Taking Turing by Surprise? Designing Digital Computers for morally-loaded contexts

Sylvie Delacroix

There is much to learn from what Turing hastily dismissed as Lady Lovelace s objection. Digital computers can indeed surprise us. Just like a piece of art, algorithms can be designed in such a way as to lead us to question our understanding of the world, or our place within it. Some humans do lose the capacity to be surprised in that way. It might be fear, or it might be the comfort of ideological certainties. As lazy normative animals, we do need to be able to rely on authorities to simplify our reasoning: that is ok. Yet the growing sophistication of systems designed to free us from the constraints of normative engagement may take us past a point of no-return. What if, through lack of normative exercise, our moral muscles became so atrophied as to leave us unable to question our social practices? This paper makes two distinct normative claims: 1. Decision-support systems should be designed with a view to regularly jolting us out of our moral torpor. 2. Without the depth of habit to somatically anchor model certainty, a computer s experience of something new is very different from that which in humans gives rise to non-trivial surprises. This asymmetry has key repercussions when it comes to the shape of ethical agency in artificial moral agents. The worry is not just that they would be likely to leap morally ahead of us, unencumbered by habits.
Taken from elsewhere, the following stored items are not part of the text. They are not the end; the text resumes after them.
`src/rtl/rrcs_pkg.sv`:
```
// Shared types and constants of the ring relay chunk sequencer.
package rrcs_pkg;

  // Ring and link limits
  localparam int unsigned MaxRing  = 16;
  localparam int unsigned MaxLinks = 8;

  // Field widths
  localparam int unsigned StreamW = 4;
  localparam int unsigned IndexW  = 4;
  localparam int unsigned RingW   = 5;
  localparam int unsigned LinksW  = 4;
  localparam int unsigned CountW  = 5;
  localparam int unsigned LinkW   = StreamW - 1;
  localparam int unsigned CfgAddrW = 2;
  localparam int unsigned CfgDataW = 5;

  // Command queue depth between front and back
  localparam int unsigned CmdDepth = 2;
  localparam int unsigned CmdPtrW  = $clog2(CmdDepth);
  localparam int unsigned CmdCntW  = $clog2(CmdDepth + 1);

  // Configuration register indexes
  typedef enum logic [CfgAddrW-1:0] {
    CFG_RING_SIZE    = 2'd0,
    CFG_LINK_COUNT   = 2'd1,
    CFG_OWN_POSITION = 2'd2
  } cfg_idx_e;

  // Classified request handed from front to back
  typedef struct packed {
    logic               cw;      // stream runs clockwise
    logic [StreamW-1:0] stream;
    logic [LinkW-1:0]   link;
    logic [RingW-1:0]   extent;  // clamped ring size
    logic [IndexW-1:0]  half;    // m = extent / 2
    logic [IndexW-1:0]  pos;     // own position reduced mod extent
    logic [LinksW-1:0]  links;   // clamped link count
  } cmd_t;

  // Back-end sequencer states
  typedef enum logic {
    ST_IDLE,
    ST_RUN
  } seq_state_e;

endpackage

```
`src/rtl/rrcs_front.sv`:
```
// Front end: configuration registers, request acceptance and classification.
module rrcs_front import rrcs_pkg::*; (
  input  logic                clk_i,
  input  logic                rst_ni,
  input  logic                cfg_we_i,
  input  logic [CfgAddrW-1:0] cfg_addr_i,
  input  logic [CfgDataW-1:0] cfg_wdata_i,
  input  logic                push_i,
  input  logic [StreamW-1:0]  stream_number_i,
  output logic                cmd_wr_o,
  output cmd_t                cmd_o
);

  logic [RingW-1:0]  ring_size_q;
  logic [LinksW-1:0] link_count_q;
  logic [IndexW-1:0] own_position_q;

  logic [RingW-1:0]  extent;
  logic [IndexW-1:0] half;
  logic [LinksW-1:0] links;
  logic [RingW-1:0]  pos_red;

  // Hold the configuration registers
  always_ff @(posedge clk_i or negedge rst_ni) begin
    if (!rst_ni) begin
      ring_size_q    <= RingW'(8);
      link_count_q   <= LinksW'(1);
      own_position_q <= '0;
    end else if (cfg_we_i) begin
      unique case (cfg_addr_i)
        CFG_RING_SIZE:    ring_size_q    <= cfg_wdata_i[RingW-1:0];
        CFG_LINK_COUNT:   link_count_q   <= cfg_wdata_i[LinksW-1:0];
        CFG_OWN_POSITION: own_position_q <= cfg_wdata_i[IndexW-1:0];
        default: ;
      endcase
    end
  end

  // Clamp ring size and links, derive half extent and reduced position
  always_comb begin
    extent  = (ring_size_q > RingW'(MaxRing)) ? RingW'(MaxRing) : ring_size_q;
    links   = (link_count_q > LinksW'(MaxLinks)) ? LinksW'(MaxLinks) : link_count_q;
    half    = extent[RingW-1:1];
    pos_red = {1'b0, own_position_q};
    // extent is at least four whenever the request is kept, so three steps suffice
    for (int i = 0; i < 3; i++) begin
      if (pos_red >= extent) begin
        pos_red = pos_red - extent;
      end
    end
  end

  // Classify the request; drop it when the ring yields no chunk
  always_comb begin
    cmd_o.cw     = ~stream_number_i[0];
    cmd_o.stream = stream_number_i;
    cmd_o.link   = stream_number_i[StreamW-1:1];
    cmd_o.extent = extent;
    cmd_o.half   = half;
    cmd_o.pos    = pos_red[IndexW-1:0];
    cmd_o.links  = links;
    cmd_wr_o     = push_i && (half >= IndexW'(2));
  end

endmodule

```
`src/rtl/rrcs_cmd_fifo.sv`:
```
// Short command queue between the front and the back end.
module rrcs_cmd_fifo import rrcs_pkg::*; (
  input  logic clk_i,
  input  logic rst_ni,
  input  logic wr_i,
  input  cmd_t wdata_i,
  output logic full_o,
  input  logic rd_i,
  output cmd_t rdata_o,
  output logic empty_o
);

  cmd_t               mem_q [CmdDepth];
  logic [CmdPtrW-1:0] wr_ptr_q;
  logic [CmdPtrW-1:0] rd_ptr_q;
  logic [CmdCntW-1:0] cnt_q;
  logic               do_wr;
  logic               do_rd;

  assign full_o  = (cnt_q == CmdCntW'(CmdDepth));
  assign empty_o = (cnt_q == '0);
  assign do_wr   = wr_i && !full_o;
  assign do_rd   = rd_i && !empty_o;
  assign rdata_o = mem_q[rd_ptr_q];

  // Store entries
  always_ff @(posedge clk_i) begin
    if (do_wr) begin
      mem_q[wr_ptr_q] <= wdata_i;
    end
  end

  // Advance pointers and count
  always_ff @(posedge clk_i or negedge rst_ni) begin
    if (!rst_ni) begin
      wr_ptr_q <= '0;
      rd_ptr_q <= '0;
      cnt_q    <= '0;
    end else begin
      if (do_wr) begin
        wr_ptr_q <= wr_ptr_q + CmdPtrW'(1);
      end
      if (do_rd) begin
        rd_ptr_q <= rd_ptr_q + CmdPtrW'(1);
      end
      if (do_wr && !do_rd) begin
        cnt_q <= cnt_q + CmdCntW'(1);
      end else if (do_rd && !do_wr) begin
        cnt_q <= cnt_q - CmdCntW'(1);
      end
    end
  end

endmodule

```
`src/rtl/rrcs_back.sv`:
```
// Back end: walks src/dst offsets, registers one descriptor per cycle unless stalled.
module rrcs_back import rrcs_pkg::*; (
  input  logic               clk_i,
  input  logic               rst_ni,
  input  logic               cmd_empty_i,
  input  cmd_t               cmd_i,
  output logic               cmd_rd_o,
  output logic               empty,
  input  logic               pop,
  output logic [IndexW-1:0]  origin_index_o,
  output logic [IndexW-1:0]  target_index_o,
  output logic [IndexW-1:0]  share_index_o,
  output logic [CountW-1:0]  share_count_o,
  output logic               final_chunk_o
);

  seq_state_e        state_q, state_d;
  cmd_t              cur_q, cur_d;
  logic [IndexW-1:0] sm_q, sm_d;
  logic [IndexW-1:0] dm_q, dm_d;

  logic              out_valid_q;
  logic              take;
  logic              emit;
  logic              last;
  logic              opposite;
  logic [IndexW-1:0] sm_inc;
  logic [IndexW-1:0] origin;
  logic [IndexW-1:0] target;

  // Step offset along the ring and wrap once
  function automatic logic [IndexW-1:0] ring_step(logic [IndexW-1:0] p,
                                                   logic [RingW-1:0]  ext,
                                                   logic [IndexW-1:0] off,
                                                   logic              fwd);
    logic [RingW:0] sum;
    if (fwd) begin
      sum = {2'b00, p} + {2'b00, off};
    end else begin
      sum = {2'b00, p} + {1'b0, ext} - {2'b00, off};
    end
    if (sum >= {1'b0, ext}) begin
      sum = sum - {1'b0, ext};
    end
    return sum[IndexW-1:0];
  endfunction

  assign take     = !out_valid_q || pop;
  assign emit     = (state_q == ST_RUN) && take;
  assign last     = (dm_q == IndexW'(1)) && (sm_q == cur_q.half - IndexW'(1));
  assign opposite = (dm_q + sm_q) == cur_q.half;
  assign sm_inc   = sm_q + IndexW'(1);
  assign origin   = ring_step(cur_q.pos, cur_q.extent, sm_q, !cur_q.cw);
  assign target   = ring_step(cur_q.pos, cur_q.extent, dm_q, cur_q.cw);
  assign empty    = !out_valid_q;

  // Hold sequencer state
  always_ff @(posedge clk_i or negedge rst_ni) begin
    if (!rst_ni) begin
      state_q <= ST_IDLE;
      sm_q    <= '0;
      dm_q    <= '0;
    end else begin
      state_q <= state_d;
      sm_q    <= sm_d;
      dm_q    <= dm_d;
    end
  end

  always_ff @(posedge clk_i) begin
    cur_q <= cur_d;
  end

  // Load a command, then advance destination offset, then source offset
  always_comb begin
    state_d  = state_q;
    cur_d    = cur_q;
    sm_d     = sm_q;
    dm_d     = dm_q;
    cmd_rd_o = 1'b0;
    unique case (state_q)
      ST_IDLE: begin
        if (!cmd_empty_i) begin
          cmd_rd_o = 1'b1;
          cur_d    = cmd_i;
          sm_d     = IndexW'(1);
          dm_d     = cmd_i.half - IndexW'(1);
          state_d  = ST_RUN;
        end
      end
      ST_RUN: begin
        if (emit) begin
          if (last) begin
            state_d = ST_IDLE;
          end else if (dm_q == IndexW'(1)) begin
            sm_d = sm_inc;
            dm_d = cur_q.half - sm_inc;
          end else begin
            dm_d = dm_q - IndexW'(1);
          end
        end
      end
      default: state_d = ST_IDLE;
    endcase
  end

  // Register the descriptor until it is popped
  always_ff @(posedge clk_i or negedge rst_ni) begin
    if (!rst_ni) begin
      out_valid_q <= 1'b0;
    end else if (take) begin
      out_valid_q <= emit;
    end
  end

  always_ff @(posedge clk_i) begin
    if (emit) begin
      origin_index_o <= origin;
      target_index_o <= target;
      share_index_o  <= opposite ? cur_q.stream : {1'b0, cur_q.link};
      share_count_o  <= opposite ? {cur_q.links, 1'b0} : {1'b0, cur_q.links};
      final_chunk_o  <= last;
    end
  end

endmodule

```
`src/rtl/ring_relay_chunk_sequencer_core.sv`:
```
// Top level of the ring relay chunk sequencer: front, command queue and back end.
//
//  channel   | ports                                   | accepted when
//  ----------+-----------------------------------------+----------------------
//  request   | push, full, stream_number_i             | push && !full
//  result    | empty, pop, origin/target/share/final   | pop && !empty
//  config    | cfg_we_i, cfg_addr_i, cfg_wdata_i       | cfg_we_i
//
// A request yields m*(m-1)/2 descriptors (m = ring size / 2, up to 28), one per cycle
// from the back-end offset walker unless stalled, after it loads the command in idle.
// The front accepts up to two queued requests while the back end is busy; requests on
// rings below four chips produce nothing and are dropped at once.
// Reset restores ring size 8, one link, position 0 and empties every stage.
// A stalled result holds in the output register; the walker waits until it is popped.
module ring_relay_chunk_sequencer_core import rrcs_pkg::*; (
  input  logic                clk_i,
  input  logic                rst_ni,
  input  logic                cfg_we_i,
  input  logic [CfgAddrW-1:0] cfg_addr_i,
  input  logic [CfgDataW-1:0] cfg_wdata_i,
  input  logic                push,
  output logic                full,
  input  logic [StreamW-1:0]  stream_number_i,
  output logic                empty,
  input  logic                pop,
  output logic [IndexW-1:0]   origin_index_o,
  output logic [IndexW-1:0]   target_index_o,
  output logic [IndexW-1:0]   share_index_o,
  output logic [CountW-1:0]   share_count_o,
  output logic                final_chunk_o
);

  logic cmd_wr;
  cmd_t cmd_in;
  logic cmd_full;
  logic cmd_rd;
  cmd_t cmd_out;
  logic cmd_empty;

  assign full = cmd_full;

  rrcs_front u_front (
    .clk_i           (clk_i),
    .rst_ni          (rst_ni),
    .cfg_we_i        (cfg_we_i),
    .cfg_addr_i      (cfg_addr_i),
    .cfg_wdata_i     (cfg_wdata_i),
    .push_i          (push && !cmd_full),
    .stream_number_i (stream_number_i),
    .cmd_wr_o        (cmd_wr),
    .cmd_o           (cmd_in)
  );

  rrcs_cmd_fifo u_cmd_fifo (
    .clk_i   (clk_i),
    .rst_ni  (rst_ni),
    .wr_i    (cmd_wr),
    .wdata_i (cmd_in),
    .full_o  (cmd_full),
    .rd_i    (cmd_rd),
    .rdata_o (cmd_out),
    .empty_o (cmd_empty)
  );

  rrcs_back u_back (
    .clk_i          (clk_i),
    .rst_ni         (rst_ni),
    .cmd_empty_i    (cmd_empty),
    .cmd_i          (cmd_out),
    .cmd_rd_o       (cmd_rd),
    .empty          (empty),
    .pop            (pop),
    .origin_index_o (origin_index_o),
    .target_index_o (target_index_o),
    .share_index_o  (share_index_o),
    .share_count_o  (share_count_o),
    .final_chunk_o  (final_chunk_o)
  );

endmodule
```
$ cat src/mrtd_pkg.sv
package mrtd_pkg;

    localparam int DEF_MAX_TASKS   = 16;
    localparam int DEF_PERIOD_BITS = 32;

    // fixed widths of the result fields
    localparam int MASK_W  = 16;
    localparam int SLOT_W  = 4;
    localparam int COUNT_W = 32;
    localparam int TASK_W  = 32;

    localparam logic OP_TICK = 1'b0;
    localparam logic OP_ADD  = 1'b1;

    // one bit of the tick counter travelling down the cell row, MSB first
    typedef struct packed {
        logic valid;
        logic first;
        logic last;
        logic data;
    } tick_beat_t;

endpackage

$ cat src/mrtd_cell.sv
module mrtd_cell
    import mrtd_pkg::*;
#(
    parameter int PERIOD_BITS = DEF_PERIOD_BITS
)
(
    input  logic                   clk,
    input  logic                   rst_n,
    input  logic                   wr_en,
    input  logic [PERIOD_BITS-1:0] wr_period,
    input  tick_beat_t             beat_in,
    output tick_beat_t             beat_out,
    output logic                   fire
);

    logic [PERIOD_BITS-1:0] period_reg;
    logic [PERIOD_BITS-1:0] rem_reg;
    logic [PERIOD_BITS-1:0] rem_next;
    logic                   fire_reg;
    tick_beat_t             beat_reg;
    logic [PERIOD_BITS:0]   shifted;
    logic [PERIOD_BITS:0]   diff;

    // one restoring-division step per beat: remainder of counter mod period
    always_comb
    begin
        if (beat_in.first)
        begin
            shifted = {{PERIOD_BITS{1'b0}}, beat_in.data};
        end
        else
        begin
            shifted = {rem_reg, beat_in.data};
        end
        diff = shifted - {1'b0, period_reg};
        if (shifted >= {1'b0, period_reg})
        begin
            rem_next = diff[PERIOD_BITS-1:0];
        end
        else
        begin
            rem_next = shifted[PERIOD_BITS-1:0];
        end
    end

    always_ff @(posedge clk)
    begin
        if (wr_en)
        begin
            period_reg <= wr_period;
        end
        if (beat_in.valid)
        begin
            rem_reg <= rem_next;
        end
        if (beat_in.valid && beat_in.last)
        begin
            fire_reg <= (rem_next == '0) && (period_reg != '0);
        end
    end

    always_ff @(posedge clk or negedge rst_n)
    begin
        if (!rst_n)
        begin
            beat_reg <= '0;
        end
        else
        begin
            beat_reg <= beat_in;
        end
    end

    assign beat_out = beat_reg;
    assign fire     = fire_reg;

endmodule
The main reason to doubt that the moral trajectories of humans v. autonomous systems might remain compatible stems from the asymmetry in the mechanisms underlying moral change. Whereas in humans surprises will continue to play an important role in waking us to the need for moral change, cognitive processes will rule when it comes to machines. This asymmetry will translate into increasingly different moral outlooks, to the point of likely unintelligibility. The latter prospect is enough to doubt the desirability of autonomous moral agents.